Ranking TF-IDF BM25

The Ranking Problem#

The inverted index tells you which documents match a query. But when 10,000 documents all contain the word "headphones", which one goes first?

The user wants the most relevant result at the top — Google-style. To do this, every matching document needs a score, and results are sorted by that score descending.

The scoring algorithm is where the intelligence of a search engine lives.

Term Frequency (TF) — The First Signal#

The simplest intuition: if a document mentions "headphones" 50 times, it's probably more about headphones than a document that mentions it once.
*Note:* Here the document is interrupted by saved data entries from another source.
--- run.sh ---
#!/bin/bash
# the make line also repeats each setting of config.mk as NAME=value (left out here)
make -C /OpenROAD-flow-scripts/flow DESIGN_CONFIG=/design/flow/config.mk WORK_HOME=/design/flow/orfs CLKGATE_MAP_FILE= finish
--- config.mk ---
export PLATFORM = sky130hd
export DESIGN_NAME = axi_dma_controller
export DESIGN_NICKNAME = axi_dma_controller
export VERILOG_FILES = /design/flow/design.v
export SDC_FILE = /design/flow/constraint.sdc
export NUM_CORES = 4
export LEC_CHECK = 0
export ABC_AREA = 1
export CAP_MARGIN = 35
export CORE_MARGIN = 3
export CORE_UTILIZATION = 31
export CTS_CLUSTER_DIAMETER = 227
export GPL_ROUTABILITY_DRIVEN = 0
export PLACE_DENSITY_LB_ADDON = 0.24
export SETUP_SLACK_MARGIN = 0.06
export SLEW_MARGIN = 20
--- constraint.sdc ---
create_clock -name core_clock -period 12.0 [get_ports {clk}]
set_input_delay 2.4000 -clock core_clock [delete_from_list [all_inputs] [get_ports {clk}]]
set_output_delay 2.4000 -clock core_clock [all_outputs]
set_load 0.01 [all_outputs]
--- design.v ---
package axi4_pkg;
    localparam LEN_BITS = 8;
    localparam SIZE_BITS = 3;
    localparam BURST_BITS = 2;
    localparam RESP_BITS = 2;
    typedef bit [LEN_BITS-1:0]  len_t;
    typedef bit [SIZE_BITS-1:0] size_t;
    typedef enum logic [BURST_BITS-1:0] {
        FIXED = 0,
        INCR = 1,
        WRAP = 2
    } burst_t;
    typedef enum logic [RESP_BITS-1:0] {
        OKAY   = 0,
        EXOKAY = 1,
        SLVERR = 2,
        DECERR = 3
    } resp_t;
endpackage
module rtl_sdpram # (
    parameter AWIDTH = 16,
    parameter DWIDTH = 64,
    parameter RAM_STYLE = "auto",
    parameter DOUTB_PIPELINE = 1
) (
    input                   clka,
    input                   ena,
    input  [AWIDTH-1:0]     addra,
    input  [DWIDTH-1:0]     dina,
    input                   clkb,
    input                   enb,
    input  [AWIDTH-1:0]     addrb,
    output [DWIDTH-1:0]     doutb
);
    localparam CASCADE_HEIGHT = 5;
    logic [DWIDTH-1:0]  doutb_int;
    logic [DWIDTH-1:0]  doutb_o;
    logic [DWIDTH-1:0]  memory[2**AWIDTH];
    always_ff @(posedge clka) begin
        if (ena)
            memory[addra] <= dina;
    end
    always_ff @(posedge clkb) begin
        if (enb)
            doutb_int <= memory[addrb];
    end
    if (DOUTB_PIPELINE) begin : gen_doutb_pipeline
        always_ff @(posedge clkb) begin
            doutb_o <= doutb_int;
        end    
    end else begin : gen_doutb_nopipeline
        assign doutb_o = doutb_int;
    end
    assign doutb = doutb_o;
endmodule
module generic_sync_fifo # (
    parameter DWIDTH = 64,
    parameter AWIDTH = 10,
    parameter RAM_STYLE = "auto",
    parameter ALMOST_EMPTY_THRESH = 2,
    parameter ALMOST_FULL_THRESH = 2**AWIDTH-2,
    parameter EARLY_READ = 1,
    parameter OUTPUT_PIPELINE = 0
) (
    input  logic                clk,
    input  logic                rst,
    input  logic                wvalid,
    output logic                wready,
    input  logic [DWIDTH-1:0]   wdata,
    output logic                walmost_full,
    output logic                rvalid,
    input  logic                rready,
    output logic [DWIDTH-1:0]   rdata,
    output logic                ralmost_empty,
    output logic [AWIDTH:0]     data_count
);
    if (ALMOST_EMPTY_THRESH <= 0 || ALMOST_EMPTY_THRESH >= 2**AWIDTH) begin
        $error("ALMOST_EMPTY_THRESH is not valid");
    end
    if (ALMOST_FULL_THRESH <= 0 || ALMOST_FULL_THRESH >= 2**AWIDTH) begin
        $error("ALMOST_FULL_THRESH is not valid");
    end
    logic                       mem_wen;
    logic [AWIDTH:0]            mem_waddr;
    logic [AWIDTH:0]            mem_waddr_next;
    logic                       mem_ren;
    logic [AWIDTH:0]            mem_raddr;
    logic [AWIDTH:0]            mem_raddr_next;
    rtl_sdpram # (
        .AWIDTH(AWIDTH),
        .DWIDTH(DWIDTH),
        .RAM_STYLE(RAM_STYLE),
        .DOUTB_PIPELINE(0)
    ) i_ram (
        .clka(clk),
        .ena(mem_wen),
        .addra(mem_waddr[AWIDTH-1:0]),
        .dina(wdata),
        .clkb(clk),
        .enb(EARLY_READ ? 1'b1 : mem_ren),
        .addrb(EARLY_READ ? mem_raddr_next[AWIDTH-1:0] : mem_raddr[AWIDTH-1:0]),
        .doutb(rdata)
    );
    logic                       wfull;
    assign                      wready = !wfull;
    assign                      mem_wen = wvalid && wready;
    assign                      mem_waddr_next = mem_wen ? mem_waddr + 1'b1 : mem_waddr;
    logic                       rempty;
if (EARLY_READ) begin
    assign                      rvalid = !rempty;
    assign                      mem_ren = rvalid && rready;
end else begin
    always_ff @(posedge clk or posedge rst) begin
        if (rst) begin
            rvalid <= 0;
        end else begin
            if (mem_ren) begin
                rvalid <= 1;
            end else if (rready) begin
                rvalid <= 0;
            end
        end
    end
    assign                      mem_ren = !rempty && !(rvalid && !rready);
end
    assign                      mem_raddr_next = mem_ren ? mem_raddr + 1'b1 : mem_raddr;
    assign                      data_count = mem_waddr - mem_raddr;
    always_ff @(posedge clk or posedge rst) begin
        if (rst) begin
            wfull <= 1;
            walmost_full <= 1;
        end else begin
            wfull <= {~mem_waddr_next[AWIDTH], mem_waddr_next[AWIDTH-1:0]} == mem_raddr;
            walmost_full <= data_count >= ALMOST_FULL_THRESH;  
        end
    end
    always_ff @(posedge clk or posedge rst) begin
        if (rst) begin
            rempty <= 1;
            ralmost_empty <= 1;
        end else begin
            rempty <= mem_waddr == mem_raddr_next;
            ralmost_empty <= data_count < ALMOST_EMPTY_THRESH;
        end
    end
    always_ff @(posedge clk or posedge rst) begin
        if (rst) begin
            mem_waddr <= '0;
            mem_raddr <= '0;
        end else begin
            if (mem_wen) begin
                mem_waddr <= mem_waddr + 1'b1;
            end
            if (mem_ren) begin
                mem_raddr <= mem_raddr + 1'b1;
            end
        end
    end
endmodule
module dmac_addr_gen # (
    parameter int ADDR_WD = 32,
    parameter int MAX_BURST_LEN = 16  
) (
    input [ADDR_WD-1:0]             req_addr,
    input [ADDR_WD-1:0]             req_length,
    input [axi4_pkg::SIZE_BITS-1:0] req_size,
    output [ADDR_WD-1:0]            next_addr,
    output [ADDR_WD-1:0]            next_length,
    output [axi4_pkg::LEN_BITS-1:0] burst_len,
    output                          req_last
);
    wire [ADDR_WD-1:0] aligned_len_bytes = (1 << ($clog2(MAX_BURST_LEN) + req_size)) - (req_addr & ((1 << ($clog2(MAX_BURST_LEN) + req_size)) - 1));
    wire [ADDR_WD-1:0] burst_len_bytes = aligned_len_bytes > req_length ? req_length : aligned_len_bytes;
    wire [ADDR_WD-1:0] aligned_req_addr = req_addr & ~((1 << req_size) - 1);
    wire [ADDR_WD-1:0] burst_len_trans = (req_addr + burst_len_bytes + ((1 << req_size) - 1) - aligned_req_addr) >> req_size;
    assign next_addr = req_addr + aligned_len_bytes;
    assign next_length = req_length - burst_len_bytes;
    assign req_last = next_length == 0;
    assign burst_len = burst_len_trans - 1;
endmodule
module dmac_read_req_gen # (
    parameter int ADDR_WD = 32,
    parameter int DATA_WD = 32,
    parameter int CHANNEL_COUNT = 8,  
    parameter int MAX_BURST_LEN = 16,  
    localparam int STRB_WD = DATA_WD / 8
) (
    input                               clk,
    input                               rst,
    input                               cmd_valid,
    output logic                        cmd_ready,
    input [ADDR_WD-1:0]                 cmd_src_addr,
    input [ADDR_WD-1:0]                 cmd_dst_addr,
    input [1:0]                         cmd_burst,
    input [ADDR_WD-1:0]                 cmd_len,
    input [2:0]                         cmd_size,
    output logic                        rd_req_valid,
    input                               rd_req_ready,
    output [ADDR_WD-1:0]                rd_req_addr,
    output [axi4_pkg::BURST_BITS-1:0]   rd_req_burst,
    output [axi4_pkg::LEN_BITS-1:0]     rd_req_len,
    output [axi4_pkg::SIZE_BITS-1:0]    rd_req_size,
    output                              cmd_out_valid,
    input                               cmd_out_ready,
    output [$clog2(ADDR_WD/8)-1:0]      cmd_out_src_offset,
    output [ADDR_WD-1:0]                cmd_out_dst_addr,
    output [1:0]                        cmd_out_burst,
    output [ADDR_WD-1:0]                cmd_out_len,
    output [2:0]                        cmd_out_size
);
    logic cmd_blocking;
    logic cmd_out_blocking;
    logic rd_req_fired;
    logic cmd_out_fired;
    logic [ADDR_WD-1:0] next_addr;
    logic [ADDR_WD-1:0] next_length;
    logic [axi4_pkg::LEN_BITS-1:0] burst_len;
    logic               req_last;
    logic [ADDR_WD-1:0]                 rd_req_addr_reg;
    logic [ADDR_WD-1:0]                 rd_req_length_reg;
    logic [axi4_pkg::BURST_BITS-1:0]    rd_req_burst_reg;
    logic [axi4_pkg::SIZE_BITS-1:0]     rd_req_size_reg;
    logic                               rd_req_last;
    logic                               rd_req_last_reg;
    dmac_addr_gen # (
        .ADDR_WD(ADDR_WD),
        .MAX_BURST_LEN(MAX_BURST_LEN)  
    ) i_addr_gen (
        .req_addr(rd_req_addr_reg),
        .req_length(rd_req_length_reg),
        .req_size(rd_req_size_reg),
        .next_addr,
        .next_length,
        .burst_len,
        .req_last
    );
    assign cmd_ready = (!rd_req_valid || (rd_req_ready && rd_req_last)) && 
        (( cmd_out_ready) || cmd_out_fired);
    always_ff @(posedge clk or posedge rst) begin
        if (rst) begin
            cmd_blocking <= 0;
        end else begin
            if (cmd_valid && !cmd_ready) begin
                cmd_blocking <= 1;
            end else if (cmd_ready) begin
                cmd_blocking <= 0;
            end
        end
    end
    always_ff @(posedge clk or posedge rst) begin
        if (rst) begin
            cmd_out_blocking <= 0;
        end else begin
            if (cmd_out_valid && !cmd_out_ready) begin
                cmd_out_blocking <= 1;
            end else if (cmd_out_ready) begin
                cmd_out_blocking <= 0;
            end
        end
    end
    always_ff @(posedge clk or posedge rst) begin
        if (rst) begin
            rd_req_fired <= 0;
        end else begin
            if (cmd_valid && cmd_ready) begin
                rd_req_fired <= 0;
            end else if (rd_req_valid && rd_req_ready) begin
                rd_req_fired <= 1;
            end
        end
    end
    always_ff @(posedge clk or posedge rst) begin
        if (rst) begin
            rd_req_addr_reg <= '0;
            rd_req_length_reg <= '0;
            rd_req_burst_reg <= '0;
            rd_req_size_reg <= '0;
            rd_req_last_reg <= 0;
        end else begin
            if (cmd_valid && cmd_ready || cmd_valid && !rd_req_valid && !rd_req_last ) begin
                rd_req_addr_reg   <= cmd_src_addr;
                rd_req_length_reg <= cmd_len;
                rd_req_burst_reg  <= cmd_burst;
                rd_req_size_reg   <= cmd_size;
                rd_req_last_reg       <= req_last;
            end else if (rd_req_valid && rd_req_ready) begin  
                rd_req_addr_reg   <= next_addr;
                rd_req_length_reg <= next_length;
                rd_req_last_reg       <= req_last;
            end
        end
    end
    assign rd_req_last = req_last;
    always_ff @(posedge clk or posedge rst) begin
        if (rst) begin
            rd_req_valid <= 0;
        end else begin
            if (cmd_valid && cmd_ready || cmd_valid && !rd_req_valid && !rd_req_last ) begin
                rd_req_valid <= 1;
            end else if (rd_req_valid  && rd_req_ready && rd_req_last) begin
                rd_req_valid <= 0;
            end
        end
    end
    assign rd_req_addr  = rd_req_addr_reg;
    assign rd_req_burst = rd_req_burst_reg;
    assign rd_req_len   = burst_len;
    assign rd_req_size  = rd_req_size_reg;
    always_ff @(posedge clk or posedge rst) begin
        if (rst) begin
            cmd_out_fired <= 0;
        end else begin
            if (cmd_valid && cmd_ready)
                cmd_out_fired <= 0;
            else if (cmd_out_valid && cmd_out_ready)
                cmd_out_fired <= 1;
        end
    end
    assign cmd_out_valid = cmd_valid && !cmd_out_fired;
    assign cmd_out_src_offset = cmd_src_addr[$clog2(ADDR_WD/8)-1:0];
    assign cmd_out_dst_addr = cmd_dst_addr;
    assign cmd_out_burst = cmd_burst;
    assign cmd_out_len = cmd_len;
    assign cmd_out_size = cmd_size;
endmodule
module dmac_read_initiator # (
    parameter integer ADDR_WD = 32,
    parameter integer DATA_WD = 32,
    parameter int CHANNEL_COUNT = 8,  
    parameter int MAX_BURST_LEN = 16,  
    localparam integer STRB_WD = DATA_WD / 8
) (
    input                               clk,
    input                               rst,
    input                               rd_req_valid,
    output                              rd_req_ready,
    input [ADDR_WD-1:0]                 rd_req_addr,
    input [axi4_pkg::BURST_BITS-1:0]    rd_req_burst,
    input [axi4_pkg::LEN_BITS-1:0]      rd_req_len,
    input [axi4_pkg::SIZE_BITS-1:0]     rd_req_size,
    output logic                        m_axi_arvalid,
    input                               m_axi_arready,
    output logic [ADDR_WD-1:0]          m_axi_araddr,
    output logic [7:0]                  m_axi_arlen,
    output logic [2:0]                  m_axi_arsize,
    output logic [1:0]                  m_axi_arburst
);
    assign m_axi_arvalid = rd_req_valid;
    assign rd_req_ready  = m_axi_arready;
    assign m_axi_araddr  = rd_req_addr;
    assign m_axi_arlen   = rd_req_len;
    assign m_axi_arsize  = rd_req_size;
    assign m_axi_arburst = rd_req_burst;
endmodule
module dmac_read_handler # (
    parameter int ADDR_WD = 32,
    parameter int DATA_WD = 32,
    parameter int CHANNEL_COUNT = 8,  
    parameter int MAX_BURST_LEN = 16,  
    localparam int STRB_WD = DATA_WD / 8
) (
    input                               clk,
    input                               rst,
    output                              data_out_valid,
    input                               data_out_ready,
    output [DATA_WD-1:0]                data_out,
    output                              data_out_last,
    output                              rd_resp_valid,
    input wire                          m_axi_rvalid,
    output wire                         m_axi_rready,
    input wire [DATA_WD-1:0]            m_axi_rdata,
    input wire [1:0]                    m_axi_rresp,
    input wire                          m_axi_rlast
);
    assign data_out_valid = m_axi_rvalid;
    assign m_axi_rready = data_out_ready;
    assign data_out_last = m_axi_rlast;
    assign data_out = m_axi_rdata;
    assign rd_resp_valid = m_axi_rvalid && m_axi_rready && m_axi_rlast;
endmodule
module dmac_read # (
    parameter int ADDR_WD = 32,
    parameter int DATA_WD = 32,
    parameter int CHANNEL_COUNT = 8,  
    parameter int MAX_BURST_LEN = 16,  
    localparam int STRB_WD = DATA_WD / 8
) (
    input                               clk,
    input                               rst,
    input                               cmd_valid,
    output logic                        cmd_ready,
    input [ADDR_WD-1:0]                 cmd_src_addr,
    input [ADDR_WD-1:0]                 cmd_dst_addr,
    input [1:0]                         cmd_burst,
    input [ADDR_WD-1:0]                 cmd_len,
    input [2:0]                         cmd_size,
    output                              cmd_out_valid,
    input                               cmd_out_ready,
    output [$clog2(ADDR_WD/8)-1:0]      cmd_out_src_offset,
    output [ADDR_WD-1:0]                cmd_out_dst_addr,
    output [1:0]                        cmd_out_burst,
    output [ADDR_WD-1:0]                cmd_out_len,
    output [2:0]                        cmd_out_size,
    output                              data_out_valid,
    input                               data_out_ready,
    output [DATA_WD-1:0]                data_out,
    output                              data_out_last,
    output wire                         m_axi_arvalid,
    output wire [ADDR_WD-1:0]           m_axi_araddr,
    output wire [7:0]                   m_axi_arlen,
    output wire [2:0]                   m_axi_arsize,
    output wire [1:0]                   m_axi_arburst,
    input wire                          m_axi_arready,
    input wire                          m_axi_rvalid,
    input wire [DATA_WD-1:0]            m_axi_rdata,
    input wire [1:0]                    m_axi_rresp,
    input wire                          m_axi_rlast,
    output wire                         m_axi_rready
);
    logic                               rd_req_valid;
    logic                               rd_req_ready;
    logic [ADDR_WD-1:0]                 rd_req_addr;
    logic [axi4_pkg::BURST_BITS-1:0]    rd_req_burst;
    logic [axi4_pkg::LEN_BITS-1:0]      rd_req_len;
    logic [axi4_pkg::SIZE_BITS-1:0]     rd_req_size;
    dmac_read_req_gen # (
        .ADDR_WD(ADDR_WD),
        .DATA_WD(DATA_WD),
        .CHANNEL_COUNT(CHANNEL_COUNT),  
        .MAX_BURST_LEN(MAX_BURST_LEN)  
    ) i_req_gen (
        .clk,
        .rst,
        .cmd_valid,
        .cmd_ready,
        .cmd_src_addr,
        .cmd_dst_addr,
        .cmd_burst,
        .cmd_len,
        .cmd_size,
        .rd_req_valid,
        .rd_req_ready,
        .rd_req_addr,
        .rd_req_burst,
        .rd_req_len,
        .rd_req_size,
        .cmd_out_valid,
        .cmd_out_ready,
        .cmd_out_src_offset,
        .cmd_out_dst_addr,
        .cmd_out_burst,
        .cmd_out_len,
        .cmd_out_size
    );
    dmac_read_initiator # (
        .ADDR_WD(ADDR_WD),
        .DATA_WD(DATA_WD),
        .CHANNEL_COUNT(CHANNEL_COUNT),  
        .MAX_BURST_LEN(MAX_BURST_LEN)  
    ) i_initiator (
        .clk,
        .rst,
        .rd_req_valid,
        .rd_req_ready,
        .rd_req_addr,
        .rd_req_burst,
        .rd_req_len,
        .rd_req_size,
        .m_axi_arvalid,
        .m_axi_araddr,
        .m_axi_arlen,
        .m_axi_arsize,
        .m_axi_arburst,
        .m_axi_arready
    );
    dmac_read_handler # (
        .ADDR_WD(ADDR_WD),
        .DATA_WD(DATA_WD),
        .CHANNEL_COUNT(CHANNEL_COUNT),  
        .MAX_BURST_LEN(MAX_BURST_LEN)  
    ) i_handler (
        .clk,
        .rst,
        .data_out_valid,
        .data_out_ready,
        .data_out,
        .data_out_last,
        .rd_resp_valid(),
        .m_axi_rvalid,
        .m_axi_rdata,
        .m_axi_rresp,
        .m_axi_rlast,
        .m_axi_rready
    );
endmodule
module dmac_buffer # (
    parameter int ADDR_WD = 32,
    parameter int DATA_WD = 32,
    parameter int CHANNEL_COUNT = 8,  
    parameter int MAX_BURST_LEN = 16  
) (
    input clk,
    input rst,
    input                           cmd_in_valid,
    output logic                    cmd_in_ready,
    input [$clog2(ADDR_WD/8)-1:0]   cmd_in_src_offset,
    input [ADDR_WD-1:0]             cmd_in_dst_addr,
    input [1:0]                     cmd_in_burst,
    input [ADDR_WD-1:0]             cmd_in_len,
    input [2:0]                     cmd_in_size,
    input                           data_in_valid,
    output                          data_in_ready,
    input [DATA_WD-1:0]             data_in,
    input                           data_in_last,
    output                          cmd_out_valid,
    input                           cmd_out_ready,
    output [$clog2(ADDR_WD/8)-1:0]  cmd_out_src_offset,
    output [ADDR_WD-1:0]            cmd_out_dst_addr,
    output [1:0]                    cmd_out_burst,
    output [ADDR_WD-1:0]            cmd_out_len,
    output [2:0]                    cmd_out_size,
    output                          data_out_valid,
    input                           data_out_ready,
    output [DATA_WD-1:0]            data_out,
    output                          data_out_last
);
    localparam int CMD_WIDTH = $clog2(ADDR_WD/8) + ADDR_WD + 2 + ADDR_WD + 3;
    wire [CMD_WIDTH-1:0] cmd_in = {cmd_in_src_offset, cmd_in_dst_addr, cmd_in_burst, cmd_in_len, cmd_in_size};
    wire [CMD_WIDTH-1:0] cmd_out;
    assign {cmd_out_src_offset, cmd_out_dst_addr, cmd_out_burst, cmd_out_len, cmd_out_size} = cmd_out;
    generic_sync_fifo # (
        .DWIDTH(CMD_WIDTH),
        .AWIDTH(3)
    ) i_cmd_buf (
        .clk,
        .rst,
        .wvalid(cmd_in_valid),
        .wready(cmd_in_ready),
        .wdata (cmd_in),
        .walmost_full(),
        .rvalid(cmd_out_valid),
        .rready(cmd_out_ready),
        .rdata (cmd_out),
        .ralmost_empty(),
        .data_count()
    );
    generic_sync_fifo # (
        .DWIDTH(DATA_WD + 1),
        .AWIDTH($clog2(MAX_BURST_LEN) + 1)
    ) i_data_buf (
        .clk,
        .rst,
        .wvalid(data_in_valid),
        .wready(data_in_ready),
        .wdata ({data_in, data_in_last}),
        .walmost_full(),
        .rvalid(data_out_valid),
        .rready(data_out_ready),
        .rdata ({data_out, data_out_last}),
        .ralmost_empty(),
        .data_count()
    );
endmodule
TF = (number of times term appears in document) / (total words in document)

Dividing by total words normalizes for document length — a 10-word document with "headphones" twice is more focused than a 1000-word document with "headphones" twice.

Inverse Document Frequency (IDF) — The Second Signal#

TF alone has a fatal flaw. The word "premium" might appear 20 times in a document. But if "premium" appears in 8 million out of 10 million documents, it tells you almost nothing about what makes this document special. Every product uses the word "premium".

IDF penalizes words that appear in many documents and rewards words that are rare across the corpus:

IDF = log(total documents / documents containing the term)

A word in 100 out of 10 million documents has high IDF — it's rare and meaningful. A word in 9 million out of 10 million documents has low IDF — it's everywhere and tells you nothing.

TF-IDF — Putting It Together#

TF-IDF(term, document) = TF × IDF

High TF-IDF means: this word appears frequently in this document but rarely across all documents. That combination signals genuine relevance.

Worked Example#

Total documents              = 10,000,000
Docs containing "headphones" = 100,000
Docs containing "premium"    = 8,000,000

Doc A (500 words):
  "headphones" appears 50 times
  "premium" appears 20 times

Scoring "headphones" in Doc A:

TF  = 50 / 500 = 0.1
IDF = log(10,000,000 / 100,000) = log(100) = 2

TF-IDF = 0.1 × 2 = 0.2

Scoring "premium" in Doc A:

TF  = 20 / 500 = 0.04
IDF = log(10,000,000 / 8,000,000) = log(1.25) = 0.097

TF-IDF = 0.04 × 0.097 = 0.0039

"Headphones" scores 0.2. "Premium" scores 0.0039. Despite "premium" appearing 20 times, it contributes almost nothing to the final score — because it's everywhere.

The final document score for a multi-word query is the sum of TF-IDF scores for all query terms. Highest total score = top of results.

Why this works

TF-IDF rewards documents where the query terms are both frequent (TF) and distinctive (IDF). Spammy common words are automatically downweighted by their low IDF. Rare specific words that appear many times in one document push that document to the top.

BM25 — The Production Upgrade#

TF-IDF has one remaining flaw: TF grows linearly. A document with "headphones" 500 times scores 10x more than one with 50 times. But does 500 occurrences really make a document 10x more relevant? No — after a point, repetition adds diminishing signal. A document stuffed with a keyword 500 times is likely spam.

BM25 fixes this with a saturation curve:

TF-IDF:   50 occurrences → 0.1,  500 occurrences → 1.0   (keeps growing linearly)
BM25:     50 occurrences → 0.8,  500 occurrences → 0.95  (flattens out)

BM25 also accounts for document length. A 50-word product title with "headphones" 5 times is much more focused than a 10,000-word article with "headphones" 5 times buried in it. BM25 normalizes for this — shorter focused documents rank higher for the same term frequency.

The formula:

BM25 = IDF × (TF × (k+1)) / (TF + k × (1 - b + b × docLen/avgDocLen))

k controls how quickly TF saturates. b controls how strongly document length affects the score. Both are tunable constants — Elasticsearch sets sensible defaults.

What to say in an interview

"TF-IDF is the concept — term frequency times inverse document frequency. BM25 is the production-grade version that Elasticsearch uses. It improves on TF-IDF by capping term frequency contribution so keyword stuffing doesn't inflate scores, and normalizing for document length so short focused documents rank higher than long diluted ones. I don't need to tune the formula — Elasticsearch's defaults work well."

Don't memorize the BM25 formula for SDE-2

Interviewers at Google L4 are not testing information retrieval math. Know what problem BM25 solves and why it's better than raw TF-IDF. That's the entire scope.